» **Directions**
Could you print exactly the lines of the listing below, starting at the line that has "0.37 | 0.231 |" and ending at the line that has "rst_n | 1 | 0.04 |", and only those lines?

═══ Source data

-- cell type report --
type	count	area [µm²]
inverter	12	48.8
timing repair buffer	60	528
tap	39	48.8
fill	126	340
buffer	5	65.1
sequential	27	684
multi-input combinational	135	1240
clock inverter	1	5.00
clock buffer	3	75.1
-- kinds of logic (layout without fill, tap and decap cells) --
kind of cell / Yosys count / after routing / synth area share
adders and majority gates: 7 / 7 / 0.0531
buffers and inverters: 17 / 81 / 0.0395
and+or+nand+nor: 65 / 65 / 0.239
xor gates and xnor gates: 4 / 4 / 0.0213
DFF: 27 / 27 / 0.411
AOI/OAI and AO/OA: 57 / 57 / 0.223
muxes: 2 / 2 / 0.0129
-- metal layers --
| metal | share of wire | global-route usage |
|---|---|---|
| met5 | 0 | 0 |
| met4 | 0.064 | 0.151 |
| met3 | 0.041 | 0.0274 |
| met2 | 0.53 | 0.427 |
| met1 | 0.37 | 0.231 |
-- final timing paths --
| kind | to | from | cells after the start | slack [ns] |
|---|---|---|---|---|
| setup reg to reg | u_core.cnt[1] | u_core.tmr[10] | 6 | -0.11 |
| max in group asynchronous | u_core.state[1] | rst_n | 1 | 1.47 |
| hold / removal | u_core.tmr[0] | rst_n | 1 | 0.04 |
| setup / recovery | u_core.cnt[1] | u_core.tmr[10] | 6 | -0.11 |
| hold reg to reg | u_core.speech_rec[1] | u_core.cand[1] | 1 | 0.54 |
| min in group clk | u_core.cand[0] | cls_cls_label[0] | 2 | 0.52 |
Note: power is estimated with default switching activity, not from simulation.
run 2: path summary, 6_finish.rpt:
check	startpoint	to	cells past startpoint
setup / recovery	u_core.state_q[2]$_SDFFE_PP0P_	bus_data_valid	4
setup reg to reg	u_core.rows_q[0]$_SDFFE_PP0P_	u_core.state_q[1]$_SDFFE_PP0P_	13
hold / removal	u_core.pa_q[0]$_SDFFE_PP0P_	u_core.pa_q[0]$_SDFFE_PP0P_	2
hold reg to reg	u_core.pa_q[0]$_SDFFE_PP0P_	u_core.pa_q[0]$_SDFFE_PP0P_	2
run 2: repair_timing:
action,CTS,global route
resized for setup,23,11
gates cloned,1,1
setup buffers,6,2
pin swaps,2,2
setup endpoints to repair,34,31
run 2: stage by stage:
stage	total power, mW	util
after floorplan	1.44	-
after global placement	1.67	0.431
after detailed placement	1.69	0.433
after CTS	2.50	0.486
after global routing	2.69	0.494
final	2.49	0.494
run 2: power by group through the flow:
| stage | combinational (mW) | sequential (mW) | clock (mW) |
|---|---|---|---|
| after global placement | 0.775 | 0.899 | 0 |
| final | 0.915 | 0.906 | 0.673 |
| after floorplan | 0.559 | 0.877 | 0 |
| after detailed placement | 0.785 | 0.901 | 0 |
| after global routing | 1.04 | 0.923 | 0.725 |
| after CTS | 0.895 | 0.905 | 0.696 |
**src/rtl/io_cfg_pkg.sv**
```systemverilog
// Shared definitions for serial program-chain controllers.
// Contents:
//   ST_*         FSM state encodings (legacy-compatible 3-bit constants)
//   ceil_div     integer ceiling division
//   clog2_min1   ceil(log2(v)) clamped to at least 1, for counter widths
//   num_words    number of words needed to cover a chain
//   last_word_w  number of valid bits in the final word of a chain
package io_cfg_pkg;

  localparam logic [2:0] ST_IDLE     = 3'd0;
  localparam logic [2:0] ST_FETCH    = 3'd1;
  localparam logic [2:0] ST_SHIFT_LO = 3'd2;
  localparam logic [2:0] ST_SHIFT_HI = 3'd3;
  localparam logic [2:0] ST_DONE     = 3'd4;

  function automatic int ceil_div(input int a, input int b);
    return (a + b - 1) / b;
  endfunction

  function automatic int clog2_min1(input int v);
    int r;
    r = 0;
    for (int i = 0; i < 31; i++) begin
      if ((1 << i) < v) r = i + 1;
    end
    return (r < 1) ? 1 : r;
  endfunction

  function automatic int num_words(input int chain_len, input int word_w);
    return ceil_div(chain_len, word_w);
  endfunction

  function automatic int last_word_w(input int chain_len, input int word_w);
    return chain_len - (num_words(chain_len, word_w) - 1) * word_w;
  endfunction

endpackage

```
**src/rtl/prog_tick_div.sv**
```systemverilog
// Half-period divider for the generated program clock.
// Ports:
//   i_clk        system clock
//   i_rst_n      asynchronous active-low reset
//   i_run        high while the controller is in a shift phase
//   o_phase_end  high on the last clk cycle of each CLK_DIV-cycle phase
// The counter is held at zero whenever i_run is low, so every bit begins
// with a full-length low phase after a FETCH.
module prog_tick_div #(
  parameter int CLK_DIV = 2
) (
  input  logic i_clk,
  input  logic i_rst_n,
  input  logic i_run,
  output logic o_phase_end
);
  import io_cfg_pkg::*;

  localparam int            CW       = clog2_min1(CLK_DIV);
  localparam logic [CW-1:0] CNT_LAST = CW'(CLK_DIV - 1);

  logic [CW-1:0] r_cnt;

  assign o_phase_end = i_run && (r_cnt == CNT_LAST);

  always_ff @(posedge i_clk or negedge i_rst_n) begin
    if (!i_rst_n) begin
      r_cnt <= '0;
    end else if (!i_run || o_phase_end) begin
      r_cnt <= '0;
    end else begin
      r_cnt <= r_cnt + CW'(1);
    end
  end

endmodule

```
**src/rtl/prog_chain_loader.sv**
```systemverilog
// Configuration controller for the serial program chain of an io_bank.
// Accepts CHAIN_LEN config bits as WORD_W-bit words (LSB first) and shifts
// them out on prog_in/prog_clk/prog_en, capturing prog_out on each bit so
// the previous chain contents come back as readback words.
// Ports:
//   clk, rst_n           system clock, asynchronous active-low reset
//   start                begin a load (honoured only in IDLE)
//   cfg_data/valid/ready config word stream (ready high in FETCH)
//   rb_data/rb_valid     readback word + 1-cycle strobe, no backpressure
//   busy, done           activity flag, 1-cycle completion strobe
//   prog_in/clk/en       serial chain drive
//   prog_out             serial data returned from the chain end
// All outputs are registers loaded from the next-state decode.
module prog_chain_loader #(
  parameter int CHAIN_LEN = 10,
  parameter int WORD_W    = 8,
  parameter int CLK_DIV   = 2
) (
  input  logic              clk,
  input  logic              rst_n,
  input  logic              start,
  input  logic [WORD_W-1:0] cfg_data,
  input  logic              cfg_valid,
  output logic              cfg_ready,
  output logic [WORD_W-1:0] rb_data,
  output logic              rb_valid,
  output logic              busy,
  output logic              done,
  output logic              prog_in,
  output logic              prog_clk,
  output logic              prog_en,
  input  logic              prog_out
);
  import io_cfg_pkg::*;

  localparam int NUM_WORDS = num_words(CHAIN_LEN, WORD_W);
  localparam int LAST_W    = last_word_w(CHAIN_LEN, WORD_W);
  localparam int BW        = clog2_min1(WORD_W);
  localparam int WCW       = clog2_min1(NUM_WORDS);

  localparam logic [BW-1:0]  BIT_LAST_FULL = BW'(WORD_W - 1);
  localparam logic [BW-1:0]  BIT_LAST_TAIL = BW'(LAST_W - 1);
  localparam logic [WCW-1:0] WORD_LAST     = WCW'(NUM_WORDS - 1);

  logic [2:0]        r_state;
  logic [2:0]        w_state_nxt;
  logic [BW-1:0]     r_bit_cnt;
  logic [WCW-1:0]    r_word_cnt;
  logic [WORD_W-1:0] r_tx;
  logic [WORD_W-1:0] r_rb_cap;
  logic [WORD_W-1:0] r_rb_data;
  logic              r_cfg_ready, r_rb_valid, r_busy, r_done;
  logic              r_prog_in, r_prog_clk, r_prog_en;

  logic              w_run, w_phase_end, w_last_word, w_word_end, w_take;
  logic              w_lo_end, w_hi_end;
  logic [BW-1:0]     w_bit_nxt;

  assign w_run       = (r_state == ST_SHIFT_LO) || (r_state == ST_SHIFT_HI);
  assign w_last_word = (r_word_cnt == WORD_LAST);
  // The final word may be shorter than WORD_W; its unused bits are never shifted.
  assign w_word_end  = (r_bit_cnt == (w_last_word ? BIT_LAST_TAIL : BIT_LAST_FULL));
  assign w_take      = r_cfg_ready && cfg_valid;
  assign w_lo_end    = (r_state == ST_SHIFT_LO) && w_phase_end;
  assign w_hi_end    = (r_state == ST_SHIFT_HI) && w_phase_end;
  assign w_bit_nxt   = r_bit_cnt + BW'(1);

  prog_tick_div #(.CLK_DIV(CLK_DIV)) u_tick (
    .i_clk       (clk),
    .i_rst_n     (rst_n),
    .i_run       (w_run),
    .o_phase_end (w_phase_end)
  );

  always_comb begin
    w_state_nxt = r_state;
    case (r_state)
      ST_IDLE:     if (start) w_state_nxt = ST_FETCH;
      ST_FETCH:    if (w_take) w_state_nxt = ST_SHIFT_LO;
      ST_SHIFT_LO: if (w_phase_end) w_state_nxt = ST_SHIFT_HI;
      ST_SHIFT_HI: begin
        if (w_phase_end) begin
          if (!w_word_end)       w_state_nxt = ST_SHIFT_LO;
          else if (!w_last_word) w_state_nxt = ST_FETCH;
          else                   w_state_nxt = ST_DONE;
        end
      end
      ST_DONE:     w_state_nxt = ST_IDLE;
      default:     w_state_nxt = ST_IDLE;
    endcase
  end

  // Control and output registers
  always_ff @(posedge clk or negedge rst_n) begin
    if (!rst_n) begin
      r_state     <= ST_IDLE;
      r_bit_cnt   <= '0;
      r_word_cnt  <= '0;
      r_rb_data   <= '0;
      r_cfg_ready <= 1'b0;
      r_rb_valid  <= 1'b0;
      r_busy      <= 1'b0;
      r_done      <= 1'b0;
      r_prog_in   <= 1'b0;
      r_prog_clk  <= 1'b0;
      r_prog_en   <= 1'b0;
    end else begin
      r_state     <= w_state_nxt;
      r_cfg_ready <= (w_state_nxt == ST_FETCH);
      r_prog_clk  <= (w_state_nxt == ST_SHIFT_HI);
      r_prog_en   <= (w_state_nxt == ST_FETCH) || (w_state_nxt == ST_SHIFT_LO) ||
                     (w_state_nxt == ST_SHIFT_HI);
      r_busy      <= (w_state_nxt != ST_IDLE);
      r_done      <= (w_state_nxt == ST_DONE);
      r_rb_valid  <= 1'b0;

      if (w_take) begin
        r_bit_cnt <= '0;
        r_prog_in <= cfg_data[0];
      end

      if (w_hi_end) begin
        if (w_word_end) begin
          r_rb_data  <= r_rb_cap;
          r_rb_valid <= 1'b1;
          r_word_cnt <= w_last_word ? '0 : r_word_cnt + WCW'(1);
          if (w_last_word) r_prog_in <= 1'b0;
        end else begin
          r_bit_cnt <= w_bit_nxt;
          r_prog_in <= r_tx[w_bit_nxt];
        end
      end
    end
  end

  // Word data registers: cleared per word by the handshake, not by reset
  always_ff @(posedge clk) begin
    if (w_take) begin
      r_tx     <= cfg_data;
      r_rb_cap <= '0;
    end else if (w_lo_end) begin
      // Sample just before the rising prog_clk edge, while the chain end is stable.
      r_rb_cap[r_bit_cnt] <= prog_out;
    end
  end

  assign cfg_ready = r_cfg_ready;
  assign rb_data   = r_rb_data;
  assign rb_valid  = r_rb_valid;
  assign busy      = r_busy;
  assign done      = r_done;
  assign prog_in   = r_prog_in;
  assign prog_clk  = r_prog_clk;
  assign prog_en   = r_prog_en;

endmodule
```
<file path="config.mk">
export PLATFORM = sky130hd
export DESIGN_NAME = nrisc_multicycle_control
export DESIGN_NICKNAME = d
export VERILOG_FILES = /design/src/rtl/nrisc_multicycle_control.sv
export SDC_FILE = /design/constraint.sdc
export NUM_CORES = 1
export LEC_CHECK = 0
export CELL_PAD_IN_SITES_DETAIL_PLACEMENT = 0
export CELL_PAD_IN_SITES_GLOBAL_PLACEMENT = 2
export CORE_ASPECT_RATIO = 0.8
export CORE_MARGIN = 1.5
export CORE_UTILIZATION = 32
export CTS_BUF_LIST = sky130_fd_sc_hd__clkbuf_16
export CTS_CLUSTER_SIZE = 20
export DETAILED_ROUTE_END_ITERATION = 16
export GPL_ROUTABILITY_DRIVEN = 0
export PLACE_DENSITY_LB_ADDON = 0.1
export SYNTH_ARGS = -nofsm -noshare
export SYNTH_HDL_FRONTEND = slang
export SYNTH_SLANG_ARGS = --single-unit
</file>
<file path="constraint.sdc">
create_clock -name clk -period 4.5 [get_ports clk]
set_input_delay 1.125 -clock clk [delete_from_list [all_inputs] [get_ports clk]]
set_output_delay 1.125 -clock clk [all_outputs]
set_load 0.01 [all_outputs]
</file>
[src/rtl/otter_pkg.sv]
// Shared opcode constants, NOP encoding and EX-stage control bundle for the OTTER pipeline.
package otter_pkg;

  localparam logic [6:0] OP_LUI    = 7'b0110111;
  localparam logic [6:0] OP_AUIPC  = 7'b0010111;
  localparam logic [6:0] OP_JAL    = 7'b1101111;
  localparam logic [6:0] OP_JALR   = 7'b1100111;
  localparam logic [6:0] OP_BRANCH = 7'b1100011;
  localparam logic [6:0] OP_LOAD   = 7'b0000011;
  localparam logic [6:0] OP_STORE  = 7'b0100011;
  localparam logic [6:0] OP_IMM    = 7'b0010011;
  localparam logic [6:0] OP_REG    = 7'b0110011;

  localparam logic [31:0] NOP_INSTR = 32'h0000_0013;

  typedef struct packed {
    logic [3:0] alu_fun;
    logic       alu_srca;
    logic [1:0] alu_srcb;
    logic [1:0] rf_wr_sel;
    logic       reg_write;
    logic       mem_we2;
    logic       mem_rden2;
    logic       branch;
  } ex_ctrl_t;

  function automatic logic uses_rs1(input logic [6:0] op);
    return (op == OP_JALR) || (op == OP_LOAD) || (op == OP_STORE) ||
           (op == OP_IMM) || (op == OP_REG) || (op == OP_BRANCH);
  endfunction

  function automatic logic uses_rs2(input logic [6:0] op);
    return (op == OP_STORE) || (op == OP_REG) || (op == OP_BRANCH);
  endfunction

endpackage
==> config.mk <==
export PLATFORM = sky130hd
export DESIGN_NAME = spi_pwm_config_ctrl_flat
export DESIGN_NICKNAME = d
export VERILOG_FILES = /design/src/rtl/spi_pwm_config_ctrl_if.sv /design/src/rtl/spi_pwm_config_ctrl.sv /design/src/flat_wrapper.sv
export SDC_FILE = /design/constraint.sdc
export NUM_CORES = 1
export LEC_CHECK = 0
export CAP_MARGIN = 20
export CORE_MARGIN = 1.5
export CORE_UTILIZATION = 47
export DETAILED_ROUTE_END_ITERATION = 10
export PLACE_DENSITY = 0.86
export SKIP_LAST_GASP = 1
export SYNTH_ARGS = -nofsm -noshare
export SYNTH_HDL_FRONTEND = slang
export SYNTH_SLANG_ARGS = --single-unit
==> constraint.sdc <==
create_clock -name clk -period 1.8 [get_ports clk]
set_input_delay 0.18 -clock clk [delete_from_list [all_inputs] [get_ports clk]]
set_output_delay 0.18 -clock clk [all_outputs]
set_load 0.1 [all_outputs]
==> src/rtl/spi_pwm_config_ctrl_if.sv <==
// SPI pad bundle between an off-chip controller and spi_pwm_config_ctrl.
// The cipo line exists only when SPI_READBACK_EN is defined.
interface spi_pwm_config_ctrl_if;
  logic sclk;
  logic copi;
  logic ncs;
`ifdef SPI_READBACK_EN
  logic cipo;

  modport master (output sclk, output copi, output ncs, input cipo);
  modport slave  (input sclk, input copi, input ncs, output cipo);
`else
  modport master (output sclk, output copi, output ncs);
  modport slave  (input sclk, input copi, input ncs);
`endif
endinterface

==> src/rtl/spi_pwm_config_ctrl.sv <==
// SPI slave holding the five 8-bit PWM configuration registers (16-bit write frames, mode 0).
// Optional register readback on cipo is built when SPI_READBACK_EN is defined.
module spi_pwm_config_ctrl #(
  parameter int unsigned SYNC_STAGES = 2,
  parameter int unsigned MAX_ADDR    = 4
) (
  input  logic                       clk,
  input  logic                       rst,
  spi_pwm_config_ctrl_if.slave       spi,
  output logic [7:0]                 en_reg_out_7_0,
  output logic [7:0]                 en_reg_out_15_8,
  output logic [7:0]                 en_reg_pwm_7_0,
  output logic [7:0]                 en_reg_pwm_15_8,
  output logic [7:0]                 pwm_duty_cycle
);

  localparam int unsigned FRAME_BITS = 16;
  localparam int unsigned CNT_W      = 5;
  localparam int unsigned ADDR_W     = 7;
  localparam int unsigned DATA_W     = 8;
  localparam int unsigned NUM_REGS   = 5;

  localparam logic [CNT_W-1:0]  CNT_FRAME = CNT_W'(FRAME_BITS);
  localparam logic [CNT_W-1:0]  CNT_SAT   = CNT_W'(FRAME_BITS + 1);
  // Registers beyond the five physical ones are never mapped, whatever MAX_ADDR says.
  localparam logic [ADDR_W-1:0] LAST_ADDR = (MAX_ADDR < NUM_REGS) ? ADDR_W'(MAX_ADDR)
                                                                  : ADDR_W'(NUM_REGS - 1);

  typedef enum logic [1:0] {
    IDLE   = 2'd0,
    SHIFT  = 2'd1,
    COMMIT = 2'd2
  } state_e;

  logic [SYNC_STAGES-1:0] sclk_sync_q;
  logic [SYNC_STAGES-1:0] copi_sync_q;
  logic [SYNC_STAGES-1:0] ncs_sync_q;
  logic                   sclk_hist_q;
  logic                   ncs_hist_q;

  logic sclk_s, copi_s, ncs_s;
  logic sclk_rise, sclk_fall, ncs_rise, ncs_fall;

  state_e                  state_q;
  logic [FRAME_BITS-1:0]   shift_q;
  logic [FRAME_BITS-1:0]   shift_d;
  logic [CNT_W-1:0]        cnt_q;
  logic [DATA_W-1:0]       regs_q [NUM_REGS];
  logic                    commit_ok;

  // Pad synchronizers plus one history flop for edge detection. The ncs chain
  // resets low so a chip select already asserted at reset is not seen as a new frame.
  always_ff @(posedge clk) begin
    if (rst) begin
      sclk_sync_q <= '0;
      copi_sync_q <= '0;
      ncs_sync_q  <= '0;
      sclk_hist_q <= 1'b0;
      ncs_hist_q  <= 1'b0;
    end else begin
      sclk_sync_q <= {sclk_sync_q[SYNC_STAGES-2:0], spi.sclk};
      copi_sync_q <= {copi_sync_q[SYNC_STAGES-2:0], spi.copi};
      ncs_sync_q  <= {ncs_sync_q[SYNC_STAGES-2:0],  spi.ncs};
      sclk_hist_q <= sclk_sync_q[SYNC_STAGES-1];
      ncs_hist_q  <= ncs_sync_q[SYNC_STAGES-1];
    end
  end

  always_comb begin
    sclk_s    = sclk_sync_q[SYNC_STAGES-1];
    copi_s    = copi_sync_q[SYNC_STAGES-1];
    ncs_s     = ncs_sync_q[SYNC_STAGES-1];
    sclk_rise = sclk_s & ~sclk_hist_q;
    sclk_fall = ~sclk_s & sclk_hist_q;
    ncs_rise  = ncs_s & ~ncs_hist_q;
    ncs_fall  = ~ncs_s & ncs_hist_q;
    shift_d   = {shift_q[FRAME_BITS-2:0], copi_s};
    commit_ok = (cnt_q == CNT_FRAME) && shift_q[15] && (shift_q[14:8] <= LAST_ADDR);
  end

  // Frame FSM; the target register is written on the edge that leaves COMMIT.
  always_ff @(posedge clk) begin
    if (rst) begin
      state_q <= IDLE;
      shift_q <= '0;
      cnt_q   <= '0;
      for (int unsigned i = 0; i < NUM_REGS; i++) begin
        regs_q[i] <= '0;
      end
    end else begin
      case (state_q)
        IDLE: begin
          if (ncs_fall) begin
            state_q <= SHIFT;
            shift_q <= '0;
            cnt_q   <= '0;
          end
        end
        SHIFT: begin
          if (ncs_rise) begin
            state_q <= COMMIT;
          end else if (sclk_rise && !ncs_s) begin
            shift_q <= shift_d;
            if (cnt_q != CNT_SAT) begin
              cnt_q <= cnt_q + CNT_W'(1);
            end
          end
        end
        COMMIT: begin
          if (commit_ok) begin
            regs_q[shift_q[10:8]] <= shift_q[7:0];
          end
          if (ncs_fall) begin
            state_q <= SHIFT;
            shift_q <= '0;
            cnt_q   <= '0;
          end else begin
            state_q <= IDLE;
          end
        end
        default: state_q <= IDLE;
      endcase
    end
  end

`ifdef SPI_READBACK_EN
  localparam logic [CNT_W-1:0] CNT_HDR = CNT_W'(8);

  logic [DATA_W-1:0] out_q;
  logic              rd_active_q;
  logic              cipo_q;
  logic [DATA_W-1:0] rd_val;

  // After 8 bits the low byte of the shifter is {R/W, address}.
  always_comb begin
    rd_val = '0;
    if (shift_q[6:0] <= LAST_ADDR) begin
      rd_val = regs_q[shift_q[2:0]];
    end
  end

  // Load on the falling edge after the header so the MSB is valid for the 9th rising edge.
  always_ff @(posedge clk) begin
    if (rst || (state_q != SHIFT) || ncs_s) begin
      out_q       <= '0;
      rd_active_q <= 1'b0;
      cipo_q      <= 1'b0;
    end else if (sclk_fall) begin
      if (!rd_active_q && (cnt_q == CNT_HDR) && !shift_q[7]) begin
        out_q       <= rd_val;
        rd_active_q <= 1'b1;
        cipo_q      <= rd_val[7];
      end else if (rd_active_q) begin
        out_q  <= {out_q[DATA_W-2:0], 1'b0};
        cipo_q <= out_q[DATA_W-2];
      end
    end
  end

  assign spi.cipo = cipo_q;
`endif

  assign en_reg_out_7_0  = regs_q[0];
  assign en_reg_out_15_8 = regs_q[1];
  assign en_reg_pwm_7_0  = regs_q[2];
  assign en_reg_pwm_15_8 = regs_q[3];
  assign pwm_duty_cycle  = regs_q[4];

endmodule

══════

» **Answer section**
| met1 | 0.37 | 0.231 |
-- final timing paths --
| kind | to | from | cells after the start | slack [ns] |
|---|---|---|---|---|
| setup reg to reg | u_core.cnt[1] | u_core.tmr[10] | 6 | -0.11 |
| max in group asynchronous | u_core.state[1] | rst_n | 1 | 1.47 |
| hold / removal | u_core.tmr[0] | rst_n | 1 | 0.04 |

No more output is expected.